To state the obvious software is ubiquitous
and is growing at an exponential rate,
but also software is very buggy,
especially with, like, the advent of AI code generators becoming the norm,
it is increasingly important to ensure software correctness.
Like, while we still can't prove correctness of industry-scale software,
the next best thing that we have to ensure our software is free of bugs,
is to make use of bug-finding tools.
And in my experience, the use of bug-finding tools in industry
is not as widespread as I had hoped for.
For example, recently I attended this developer conference called Bugbash that was hosted by this company antithesis.
And there was a question that was asking the audience, how many of you use fuzzling to test your code at your company?
And only 10% of the people raised hands that feel like a big gap.
Like apart from big tech or maybe even parts of big tech, engineers continue to ensure software correctness through rudimentary techniques like stress testing or unit testing with.
hard-coded values or manual testing.
This is not good.
I would strongly urge developers
to invest more time
in learning and adopting
well-established bug-finding techniques
or at least improving the existing
test suites that they have.
It may seem like a waste of time at first.
In fact, a developer once called it
a distraction from a distraction
because the goal of developers is to write features.
Writing tests is a distraction
and investing in harnesses for fuzzling
is a distraction from a distraction.
But trust me, it's worth it.
And talking specifically about date and time bugs,
if you're writing software that deals with date and time,
I would say just assume it's wrong.
That's the best mindset to be in when you're writing
any code that's related to date and time.
There are just so many nuances and edge cases
that there's always likely some assumption that you made
that may not hold in production.
And since there are no date and time related bug finding tools,
the best you can do is just thoroughly test your code.
First test with random inputs.
Try using property-based testing.
Execute your code in sandboxes
where you can control time zones and date times.
And as our paper shows,
many of the severe bugs can be caught
with simple testing techniques.
You don't have to invest a lot.
So the return on investment is quite significant.

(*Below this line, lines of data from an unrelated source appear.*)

File: src/rtl/psum_pkg.sv
// Shared accelerator package: scheduler FSM encoding and drain FIFO depth.
// Imported by the psum buffer scheduler and its drain FIFO.
package psum_pkg;

    typedef enum logic [2:0] {
        S_IDLE  = 3'd0,
        S_CLEAR = 3'd1,
        S_ACCUM = 3'd2,
        S_DRAIN = 3'd3,
        S_FLUSH = 3'd4
    } psum_state_e;

    localparam int FIFO_DEPTH = 2;

endpackage

File: src/rtl/psum_buf_sched_if.sv
// Psum buffer memory port and drain stream bundles.
// master = scheduler side, slave = memory / consumer side.
interface psum_buf_sched_if #(
    parameter int DATA_WIDTH = 32,
    parameter int ADDR_WIDTH = 32
);
    logic [ADDR_WIDTH-1:0] wadd;
    logic                  wren;
    logic [DATA_WIDTH-1:0] idat;
    logic [ADDR_WIDTH-1:0] radd;
    logic                  rden;
    logic [DATA_WIDTH-1:0] odat;
    logic                  ovld;

    modport master (
        output wadd, wren, idat, radd, rden,
        input  odat, ovld
    );
    modport slave (
        input  wadd, wren, idat, radd, rden,
        output odat, ovld
    );
endinterface

interface psum_drn_if #(
    parameter int DATA_WIDTH = 32
);
    logic [DATA_WIDTH-1:0] dat;
    logic                  vld;
    logic                  last;
    logic                  rdy;

    modport master (output dat, vld, last, input rdy);
    modport slave  (input dat, vld, last, output rdy);
endinterface

File: src/rtl/psum_drain_fifo.sv
// Two-entry drain FIFO between buffer read returns and the drain stream.
// Push on a full FIFO is dropped; the scheduler's read credit prevents it.
module psum_drain_fifo
    import psum_pkg::*;
#(
    parameter int WIDTH = 33
) (
    input  logic             clk,
    input  logic             rst,
    input  logic             push,
    input  logic [WIDTH-1:0] din,
    input  logic             pop,
    output logic [WIDTH-1:0] dout,
    output logic             vld,
    output logic [1:0]       cnt
);
    logic [WIDTH-1:0] slot_q [FIFO_DEPTH];
    logic             wp_q;
    logic             rp_q;
    logic [1:0]       cnt_q;
    logic             do_push;
    logic             do_pop;

    assign vld     = cnt_q != 2'd0;
    assign do_push = push && (cnt_q != 2'(FIFO_DEPTH));
    assign do_pop  = pop && vld;
    assign dout    = slot_q[rp_q];
    assign cnt     = cnt_q;

    always_ff @(posedge clk) begin
        if (do_push) slot_q[wp_q] <= din;
    end

    always_ff @(posedge clk) begin
        if (rst) begin
            wp_q  <= 1'b0;
            rp_q  <= 1'b0;
            cnt_q <= 2'd0;
        end else begin
            if (do_push) wp_q <= ~wp_q;
            if (do_pop)  rp_q <= ~rp_q;
            unique case ({do_push, do_pop})
                2'b10:   cnt_q <= cnt_q + 2'd1;
                2'b01:   cnt_q <= cnt_q - 2'd1;
                default: cnt_q <= cnt_q;
            endcase
        end
    end
endmodule

File: src/rtl/psum_buf_sched.sv
// Psum buffer scheduler: clear, accumulate pass-through, ordered drain.
// Define PSUM_BUF_SCHED_CLEAR_EN to build the CLEAR state.
module psum_buf_sched
    import psum_pkg::*;
#(
    parameter int DATA_WIDTH = 32,
    parameter int ADDR_WIDTH = 32,
    parameter int REG_WIDTH  = 32
) (
    input  logic                  clk,
    input  logic                  rst,
    input  logic                  i_start,
    input  logic [REG_WIDTH-1:0]  i_conf_bufdepth,
    input  logic [ADDR_WIDTH-1:0] acc_radd,
    input  logic                  acc_rden,
    input  logic [ADDR_WIDTH-1:0] acc_wadd,
    input  logic                  acc_wren,
    input  logic [DATA_WIDTH-1:0] acc_idat,
    output logic [DATA_WIDTH-1:0] acc_odat,
    output logic                  acc_ovld,
    input  logic                  acc_done,
    psum_buf_sched_if.master      mem,
    psum_drn_if.master            drn,
    output logic                  o_busy,
    output logic                  o_done,
    output logic [2:0]            o_state
);
    psum_state_e           state_q;
    psum_state_e           state_d;
    logic [REG_WIDTH-1:0]  n_q;
    logic [ADDR_WIDTH-1:0] cnt_q;
    logic [ADDR_WIDTH-1:0] last_addr;
    logic                  at_last;
    logic                  rd_pend_q;
    logic                  last_pend_q;
    logic                  done_q;
    logic [1:0]            fifo_cnt;
    logic [2:0]            in_flight;
    logic                  can_issue;
    logic                  fifo_push;
    logic                  fifo_pop;
    logic                  fifo_vld;
    logic [DATA_WIDTH:0]   fifo_head;

    assign last_addr = ADDR_WIDTH'(n_q - REG_WIDTH'(1));
    assign at_last   = cnt_q == last_addr;
    assign in_flight = {1'b0, fifo_cnt} + {2'b00, rd_pend_q};
    assign can_issue = in_flight < 3'(FIFO_DEPTH);
    // Returns only count when we asked for them; stray ovld after reset is dropped.
    assign fifo_push = mem.ovld & rd_pend_q;
    assign fifo_pop  = fifo_vld & drn.rdy;

    always_ff @(posedge clk) begin
        if (rst) state_q <= S_IDLE;
        else     state_q <= state_d;
    end

    always_comb begin
        state_d = state_q;
        unique case (state_q)
            S_IDLE: begin
                if (i_start && i_conf_bufdepth != '0)
`ifdef PSUM_BUF_SCHED_CLEAR_EN
                    state_d = S_CLEAR;
`else
                    state_d = S_ACCUM;
`endif
            end
            S_CLEAR: if (at_last) state_d = S_ACCUM;
            S_ACCUM: if (acc_done && !acc_wren) state_d = S_DRAIN;
            S_DRAIN: if (can_issue && at_last) state_d = S_FLUSH;
            S_FLUSH: if (fifo_cnt == 2'd0 && !rd_pend_q) state_d = S_IDLE;
            default: state_d = S_IDLE;
        endcase
    end

    always_comb begin
        mem.wadd = '0;
        mem.wren = 1'b0;
        mem.idat = '0;
        mem.radd = '0;
        mem.rden = 1'b0;
        acc_odat = '0;
        acc_ovld = 1'b0;
        unique case (state_q)
            S_CLEAR: begin
                mem.wren = 1'b1;
                mem.wadd = cnt_q;
            end
            S_ACCUM: begin
                mem.wadd = acc_wadd;
                mem.wren = acc_wren;
                mem.idat = acc_idat;
                mem.radd = acc_radd;
                mem.rden = acc_rden;
                acc_odat = mem.odat;
                acc_ovld = mem.ovld;
            end
            S_DRAIN: begin
                mem.rden = can_issue;
                mem.radd = cnt_q;
            end
            default: ;
        endcase
    end

    always_ff @(posedge clk) begin
        if (rst) begin
            n_q         <= '0;
            cnt_q       <= '0;
            rd_pend_q   <= 1'b0;
            last_pend_q <= 1'b0;
            done_q      <= 1'b0;
        end else begin
            rd_pend_q   <= mem.rden && state_q == S_DRAIN;
            last_pend_q <= mem.rden && state_q == S_DRAIN && at_last;
            done_q      <= (state_q == S_IDLE && i_start &&
                            i_conf_bufdepth == '0) ||
                           (state_q == S_FLUSH && state_d == S_IDLE);
            if (state_q == S_IDLE && i_start) n_q <= i_conf_bufdepth;
            if (state_d != state_q &&
                (state_d == S_CLEAR || state_d == S_DRAIN))
                cnt_q <= '0;
            else if ((state_q == S_CLEAR) ||
                     (state_q == S_DRAIN && mem.rden))
                cnt_q <= cnt_q + ADDR_WIDTH'(1);
        end
    end

    psum_drain_fifo #(.WIDTH(DATA_WIDTH + 1)) u_fifo (
        .clk  (clk),
        .rst  (rst),
        .push (fifo_push),
        .din  ({last_pend_q, mem.odat}),
        .pop  (fifo_pop),
        .dout (fifo_head),
        .vld  (fifo_vld),
        .cnt  (fifo_cnt)
    );

    assign drn.vld  = fifo_vld;
    assign drn.dat  = fifo_head[DATA_WIDTH-1:0];
    assign drn.last = fifo_vld & fifo_head[DATA_WIDTH];
    assign o_busy   = state_q != S_IDLE;
    assign o_done   = done_q;
    assign o_state  = state_q;
endmodule
File: src/flat_wrapper.sv
// flat-port wrapper written by rule: the top's interface ports become plain ports
module psum_buf_sched_flat import psum_pkg::*;
#(
    parameter int DATA_WIDTH = 32,
    parameter int ADDR_WIDTH = 32,
    parameter int REG_WIDTH  = 32
)
  (clk, rst, i_start, i_conf_bufdepth, acc_radd, acc_rden, acc_wadd, acc_wren, acc_idat, acc_odat, acc_ovld, acc_done, o_busy, o_done, o_state, mem_wadd, mem_wren, mem_idat, mem_radd, mem_rden, mem_odat, mem_ovld, drn_dat, drn_vld, drn_last, drn_rdy);
  psum_buf_sched_if #(.DATA_WIDTH(DATA_WIDTH), .ADDR_WIDTH(ADDR_WIDTH)) mem_i ();
  psum_drn_if #(.DATA_WIDTH(DATA_WIDTH)) drn_i ();
  input  logic clk;
  input  logic rst;
  input  logic i_start;
  input  logic [REG_WIDTH-1:0] i_conf_bufdepth;
  input  logic [ADDR_WIDTH-1:0] acc_radd;
  input  logic acc_rden;
  input  logic [ADDR_WIDTH-1:0] acc_wadd;
  input  logic acc_wren;
  input  logic [DATA_WIDTH-1:0] acc_idat;
  output logic [DATA_WIDTH-1:0] acc_odat;
  output logic acc_ovld;
  input  logic acc_done;
  output logic o_busy;
  output logic o_done;
  output logic [2:0] o_state;
  output wire logic [$bits(mem_i.wadd)-1:0] mem_wadd;
  output wire logic [$bits(mem_i.wren)-1:0] mem_wren;
  output wire logic [$bits(mem_i.idat)-1:0] mem_idat;
  output wire logic [$bits(mem_i.radd)-1:0] mem_radd;
  output wire logic [$bits(mem_i.rden)-1:0] mem_rden;
  input wire logic [$bits(mem_i.odat)-1:0] mem_odat;
  input wire logic [$bits(mem_i.ovld)-1:0] mem_ovld;
  output wire logic [$bits(drn_i.dat)-1:0] drn_dat;
  output wire logic [$bits(drn_i.vld)-1:0] drn_vld;
  output wire logic [$bits(drn_i.last)-1:0] drn_last;
  input wire logic [$bits(drn_i.rdy)-1:0] drn_rdy;
  assign mem_wadd = mem_i.wadd;
  assign mem_wren = mem_i.wren;
  assign mem_idat = mem_i.idat;
  assign mem_radd = mem_i.radd;
  assign mem_rden = mem_i.rden;
  assign mem_i.odat = mem_odat;
  assign mem_i.ovld = mem_ovld;
  assign drn_dat = drn_i.dat;
  assign drn_vld = drn_i.vld;
  assign drn_last = drn_i.last;
  assign drn_i.rdy = drn_rdy;
  psum_buf_sched #(.DATA_WIDTH(DATA_WIDTH), .ADDR_WIDTH(ADDR_WIDTH), .REG_WIDTH(REG_WIDTH)) u_core (.clk(clk), .rst(rst), .i_start(i_start), .i_conf_bufdepth(i_conf_bufdepth), .acc_radd(acc_radd), .acc_rden(acc_rden), .acc_wadd(acc_wadd), .acc_wren(acc_wren), .acc_idat(acc_idat), .acc_odat(acc_odat), .acc_ovld(acc_ovld), .acc_done(acc_done), .mem(mem_i), .drn(drn_i), .o_busy(o_busy), .o_done(o_done), .o_state(o_state));
endmodule
File: config.mk
export PLATFORM = sky130hd
export DESIGN_NAME = psum_buf_sched_flat
export DESIGN_NICKNAME = d
export VERILOG_FILES = /design/src/rtl/psum_pkg.sv /design/src/rtl/psum_buf_sched_if.sv /design/src/rtl/psum_drain_fifo.sv /design/src/rtl/psum_buf_sched.sv /design/src/flat_wrapper.sv
export SDC_FILE = /design/constraint.sdc
export NUM_CORES = 1
export LEC_CHECK = 0
export ABC_AREA = 1
export CAP_MARGIN = 30
export CORE_MARGIN = 1
export CORE_UTILIZATION = 35
export CTS_BUF_LIST = sky130_fd_sc_hd__clkbuf_2 sky130_fd_sc_hd__clkbuf_4 sky130_fd_sc_hd__clkbuf_8
export DETAILED_ROUTE_END_ITERATION = 8
export GPL_ROUTABILITY_DRIVEN = 0
export PLACE_DENSITY_LB_ADDON = 0.08
export SLEW_MARGIN = 40
export SYNTH_ARGS = -nofsm -noshare
export SYNTH_HDL_FRONTEND = slang
export SYNTH_SLANG_ARGS = --single-unit
File: constraint.sdc
create_clock -name clk -period 4 [get_ports clk]
set_clock_uncertainty 0.15 [all_clocks]
set_input_delay 0.6 -clock clk [delete_from_list [all_inputs] [get_ports clk]]
set_output_delay 0.6 -clock clk [all_outputs]
set_load 0.01 [all_outputs]
[Yosys cells after proc, flatten, opt, wreduce, memory -nomap -nowiden]
Memories as Yosys holds them, arrays and structs flattened. A register that Yosys moved wholly into a read port is not among the register bits.
Cells that the tools add are included.
Widths: inputs -> output; s select.
Storage, ports and cells
  word-level logic and storage cells: 76
  bits of input ports: 168
  bits in writable memories: 66
  register bits: 74
  memories kept: 1
  output and inout port bits: 170
Cells by class
  order comparisons: 1
  reduce and logical (&&, ||, !) cells: 26
  muxes and demuxes: 18
  $add $sub $neg: 5
  bitwise logic cells: 5
  equality and inequality tests: 11
Memories
  u_core.u_fifo.slot_q: words 2, width 33, rd ports 1, clocked after memory_dff 1, write ports 1, line psum_drain_fifo.sv:17  | logic [WIDTH-1:0] slot_q [FIFO_DEPTH];
Operator list (count)
  $pmux 32 s2: 2
  $mux 32: 2
  $add 32x1->32 const B: 1
  $eq 32x32->1: 1
  $logic_not 32->1: 1
  $reduce_bool 32->1: 1
  $sub 32x1->32 const B: 1
  $mux 3: 5
  $pmux 3 s5: 1
  $logic_and 1x1->1: 12
  $eq 3x2->1 const B: 3
  $eq 3x1->1 const B: 2
  $logic_not 3->1: 2
  $mux 1: 5
  $pmux 1 s2: 2
  $pmux 2 s2: 1
  $reduce_bool 2->1: 2
  $add 2x1->3: 1
  $and 1x1->1: 3
  $eq 3x3->1 const B: 1
  $logic_or 1x1->1: 3
  $lt 3x2->1 const B: 1
  $ne 3x3->1: 1
  $reduce_bool 3->1: 1
  other kinds (9): 11

[Longest topological paths before layout]
Gate-level depths: netlist (run 1).
  word-level depth: 9
  mapped depth: 16
  mapped depth without buffers: 16

[By module]
From an unflattened synthesis (run 1), not the netlist that was laid out.
Unflattened totals
  cells, all modules: 1217
  area total of the unflattened synthesis: 8863.5 um^2
By module, submodules not included
  psum_buf_sched: instances 1, area an instance 6079.6 um^2, cells an instance 1076
  psum_drain_fifo: instances 1, area an instance 2783.9 um^2, cells an instance 141

[Worst setup path before layout (run 1)]
Ideal clock, no wire load.
  path kind: in2reg
  start point: in mem_ovld
  end point: mem u_core.u_fifo.slot_q[1][0] (enable)
  slack: 1001 ps
  buffers on the path: 0
  stages: 4
  arrival: 2425 ps
  path through: inv_1 > a211oi_1 > inv_1 > nor2_1
Between the ends
  longest elaborated chain between the ends: 4
Ends and longest elaborated chain
  start, declared: line flat_wrapper.sv:32  | input wire logic [$bits(mem_i.ovld)-1:0] mem_ovld;
  $and 1x1->1: line psum_buf_sched.sv:50  | assign fifo_push = mem.ovld & rd_pend_q;
  $logic_and 1x1->1: line psum_drain_fifo.sv:25  | assign do_push = push && (cnt_q != 2'(FIFO_DEPTH));
  $mux 1: line psum_drain_fifo.sv:31  | if (do_push) slot_q[wp_q] <= din;
  $mux 1 (not written as such): line psum_drain_fifo.sv:31
  end, declared: line psum_drain_fifo.sv:17
No other way between the ends.

[Final worst setup path (run 1)]
  start point: reg u_core.state_q[2], in the netlist u_core.o_state[2]
  end point: out mem_radd[25]
Between the ends
  longest elaborated chain between the ends: 2
Ends and longest elaborated chain
  start, declared: line psum_buf_sched.sv:28  | psum_state_e state_q;
  start signal, assigned: line psum_buf_sched.sv:55  | else state_q <= state_d;
  $eq 3x2->1: line psum_buf_sched.sv:85  | unique case (state_q)
  $pmux 32 s2 (*): line psum_buf_sched.sv:85
  end, declared: line flat_wrapper.sv:29  | output wire logic [$bits(mem_i.radd)-1:0] mem_radd;
Every way passes the cells marked *; elsewhere a longest branch is shown, timed or not.

==> flow_summary.ini, run 1 <==
[cts]
post_cts_resized = 0
post_cts_buffers = 0
cts_root_buf = clkbuf_8
cts_made_buffers = 17
clock_sinks = 141
cts_hold_buf = 0
clock_latency_ns = 0.46
cts_tree = built
cts_buffer_depth = 2
cts.reportedPaths.clkPinSlew_ns = 0.09
htreeDepth = 4

[die]
start_util = 0.355
die_area_sq_um = 25200
rows = 57
core-area_sq_um = 24200
boundaryPins = 338
die_x_microns = 159
dieHeight_microns = 159

[timing]
rsz0062_at_grt = false
clock.fmax_mhz = 275
final_hold_viol_count = 0
fin_setup_tns_ns = 0
period_share = 0.909
slew-limit-headroom = 0.503
setup-violations-final = 0
setup_ws_ns = 0.364
period_minus_slack_ns = 3.64
worst_pin_slew_ns = 0.741
slew_viol_final = 0

[placed_design]
io_buffers = 337
placed_area_sq_um = 12300
dp_hpwl_microns = 22500
place_ws_ns = 1.16

[global_route]
grt.total_usage = 0.225
grt_pass1_vias = 8195
grt_pass1_wl_microns = 44700
overflow = 0
antenna_found_initial = 0
grt_max_degree = 67

[logic_synthesis]
synth_cells = 1196
synth-seq-area-share = 0.405
synth_nets = 1367
syn_avg_cell_area_sq_um = 7.20
synth.distinct_cells = 43
ys_ff_latch = 141
ys_warn_count = 0
syn_area_sq_um = 8610

[drt]
vias_per_cell = 4.68
drt_wl_total_microns = 28400
drc = 0
dr.pass1.iters = 7
antenna_left = 0
drt-wirelength-per-cell_microns = 15.3
route.vias.total = 8696
first_iter_violations = 477

[critical_path]
slowest_stage = clkinv_1
worst_setup_path_start_kind = register
cp.required_ns = 3.25
cp.arrival_ns = 2.89
path_max_fanout = 32
crit_chain = inv_2 -> nand2_1 -> nor2_4 -> clkinv_1 -> o21ai_0 -> clkdlybuf4s50_1
cp_slowest_stage_delay_ns = 0.63
path_class = register to primary output
critPathCaptureType = primary output

[layout]
num_antenna_cells = 0
nFillCells = 2414
nNetsFinal = 1692
area_growth_pct = 47.7
final_cell_mix = clkdlybuf4s50_1, nand2_1, inv_1, nor2_1, o21ai_0
layout-drive-gt1-share = 0.0900
fin_util = 0.524
layout_commonest_cell = clkdlybuf4s50_1
final_area_sq_um = 12700

[power]
p_leak_nw = 5.03
irDropWorstVdd_mv = 0.188
power_density_nw_per_um2 = 295

[status]
status = finished clean

[run]
drv_cap = 0

[worst_hold_path]
hold_class = register to register
## cell families (layout without fill, tap and decap cells)
logic type	Yosys count	in the layout	synth area share
adders and majority gates	3	3	0.00436
buffers and inverters	221	559	0.0967
DFF	141	141	0.405
and+or+nand+nor	587	587	0.303
xor gates and xnor gates	46	46	0.0477
AOI/OAI and AO/OA	166	166	0.101
muxes	32	32	0.0419
## sequential cells by signal (all words and copies together) (netlist names), named ones only
register              cells
u_core.last_pend_q        1
u_core.u_fifo.cnt         2
u_core.rd_pend_q          1
u_core.u_fifo.slot_q     66
u_core.cnt_q             32
u_core.u_fifo.wp_q        1
u_core.o_state            3
u_core.o_done             1
u_core.u_fifo.rp_q        1
u_core.n_q               32
## layer usage
metal / track usage / share of wire / up-vias / wire, microns
met2: 0.388 / 0.50 / 230 / 14200
met4: 0.0552 / 0.013 / 0 / 363
met5: 0 / 0 / - / 0
li1: - / - / 4479 / -
met3: 0.0397 / 0.044 / 25 / 1240
met1: 0.290 / 0.44 / 3962 / 12600
## cell usage after synthesis (all sizes together)
library cell	number	area, sq um
a21oi	61	313
edfxtp	66	1980
or2	3	18.8
o21bai	1	7.51
o21ai	93	473
clkinv	2	7.51
nor2	191	837
a31oi	2	12.5
dfxtp	75	1500
o22ai	1	6.26
nor4	13	81.3
a211oi	4	30.0
nand3	38	205
mux2	32	360
nor3b	5	42.5
ha	3	37.5
nand3b	5	37.5
nor3	26	145
nand4	19	138
o31ai	2	15.0
clkbuf	35	131
o211ai	2	15.0
and2	1	6.26
xor2	34	305
buf	6	25.0
xnor2	12	105
inv	178	668
nand2	286	1100
## final timing paths
check                                        start                     endpoint  slack (ns)  cells past startpoint
worst max-delay path             u_core.o_state[2]                 mem_radd[25]        0.36                      6
worst min-delay path            u_core.last_pend_q  u_core.u_fifo.slot_q[0][32]        0.29                      0
worst min register to register  u_core.last_pend_q  u_core.u_fifo.slot_q[0][32]        0.29                      0
worst max register to register   u_core.o_state[0]             u_core.cnt_q[31]        1.31                     11
## critical path: cells and delay by family (launching register included)
kind / cells / cell delay [ns]
AO/OA/AOI/OAI: 1 / 0.44
buffers and inverters: 3 / 1.30
flip-flops: 1 / 0.37
AND/OR/NAND/NOR: 2 / 0.32
## metrics by stage
step	power [mW]	hold WS, ns	instances
after CTS	3.79	0.288	1858
after floorplan	2.17	0.254	1196
after detailed placement	2.70	0.268	1826
after global placement	2.69	0.260	1826
final	3.76	0.289	1858
after global routing	3.97	0.312	1858
## where the power goes
part	switching, mW	total, mW	internal [mW]
clock	0.630	1.09	0.458
combinational	0.576	1.09	0.511
sequential	0.0430	1.58	1.54
## final cells by class
class / count / area (sq um) / area share
multi-input cells: 834 / 4320 / 0.340
flip-flops and latches: 141 / 3480 / 0.274
repair buffers: 347 / 3460 / 0.272
inverters: 180 / 676 / 0.0532
well taps: 324 / 405 / 0.0319
clock buffers: 18 / 241 / 0.0190
clock inverters: 14 / 129 / 0.0101
No activity file was read; power rests on OpenSTA's default activity.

So yeah, that's like the biggest takeaway that I have.
Please be mindful while writing date and time code,
thoroughly test it and continue to learn about the different nuances of date and time systems.
So yeah, that's it from my end.
That's, I think that's a great tagline to add to our entire bug finding field.
If you're a developer and deploy code in production, please, please use bugfinding tools
before doing that.
It's worth it.
Shre, thank you so much for being here with us.
And I cannot wait to hear about and read about your next project.
I know you have a few things cooking, and I'll be following software engineering conferences to spot your name there.
Thank you so much for joining us today.
Thank you so much for having had a great time.